El Chico Flaco hace lo que le dice y se adentra en el sendero.
EXT. CAMINO EN EL BOSQUE – MOMENTOS DESPUÉS
El estrecho sendero está cubierto de maleza. Caminan en fila india. Recogen ramas rebeldes o se agachan bajo ellas.
KARSON
¿Y qué pasa si hay otros chavales allí?
VALENTINA
No habrá otros.
KARSON
¿Cómo lo sabes? No puedes saberlo.
Valentina entrelaza su brazo con el de Karson. Con la mano cubierta por la manga, le da unos golpecitos en el codo.
Está siendo condescendiente y buena amiga a la vez, haciéndole un gesto de reconocimiento y restándole sus temores bien fundados sobre los «otros chavales».
VALENTINA
Venga, que todo irá bien.
Cleo levanta la bolsa de papel y la sacude, como si fuera la campana de un pregonero, como si fuera una advertencia.
CLEO
(pone una voz exageradamente profunda, la voz de su padre)
Espantaremos a esos gamberros y les daremos su merecido.
Valentina se echa a reír.
Karson niega con la cabeza y murmura algo para sí, y cuando Valentina desenreda sus brazos entrelazados, él le aprieta la parte de arriba del gorro de lana, hace un sonido como de BOCINA y después agarra y tira del extremo de la manga, la estira como si fuera un chicle.
Valentina finge gritar, gira y le golpea el pecho con la parte de la manga que le sobra.
FLACUCHO
¿Por qué estoy…?
VALENTINA
No hay ningún porqué. Lo siento, nunca lo hay.
Esto es importante: ella no se está burlando del Chico Flaco y no suena cruel ni fría. Todo lo contrario. Valentina suena dolida, suena tan triste como la verdad que ha dicho.
Se preocupa por el Chico Flaco.
Cleo y Carson se preocupan también. Se preocupan mucho.
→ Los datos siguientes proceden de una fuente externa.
## config.mk

```make
export PLATFORM = sky130hd
export DESIGN_NAME = bus_timer_slave
export DESIGN_NICKNAME = d
export VERILOG_FILES = /design/src/rtl/bus_timer_slave.sv
export SDC_FILE = /design/constraint.sdc
export NUM_CORES = 1
export LEC_CHECK = 0
export ABC_AREA = 1
export CAP_MARGIN = 15
export CELL_PAD_IN_SITES_DETAIL_PLACEMENT = 1
export CELL_PAD_IN_SITES_GLOBAL_PLACEMENT = 1
export CORE_MARGIN = 4
export CORE_UTILIZATION = 40
export CTS_BUF_LIST = sky130_fd_sc_hd__clkbuf_16
export DETAILED_ROUTE_END_ITERATION = 12
export HOLD_SLACK_MARGIN = 0.08
export MAX_ROUTING_LAYER = met4
export PLACE_DENSITY = 0.76
export SLEW_MARGIN = 25
export SYNTH_ARGS = -nofsm -noshare
export SYNTH_HDL_FRONTEND = slang
export SYNTH_SLANG_ARGS = --single-unit
```

## constraint.sdc

```tcl
create_clock -name clk -period 2 [get_ports clk]
set_clock_uncertainty 0.1 [all_clocks]
set_input_delay 0.4 -clock clk [delete_from_list [all_inputs] [get_ports clk]]
set_output_delay 0.4 -clock clk [all_outputs]
set_load 0.1 [all_outputs]
```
El Chico Flaco arranca HOJAS de las ramas por las que pasa y se las mete en el bolsillo.
3
ENTONCES
LA PROPUESTA PRIMERA PARTE
A mediados de abril de 1993, Valentina dejó un mensaje en el contestador automático de mi apartamento. Llevábamos casi dos años sin hablar. Consiguió mi número a través de mi madre, que se lo daba a todo el mundo con una alegría de la leche, si quieres saber mi opinión. Valentina dijo que tenía una propuesta, se echó a reír, se disculpó por reírse y me aseguró que la propuesta era seria. ¿Cómo iba a resistirme?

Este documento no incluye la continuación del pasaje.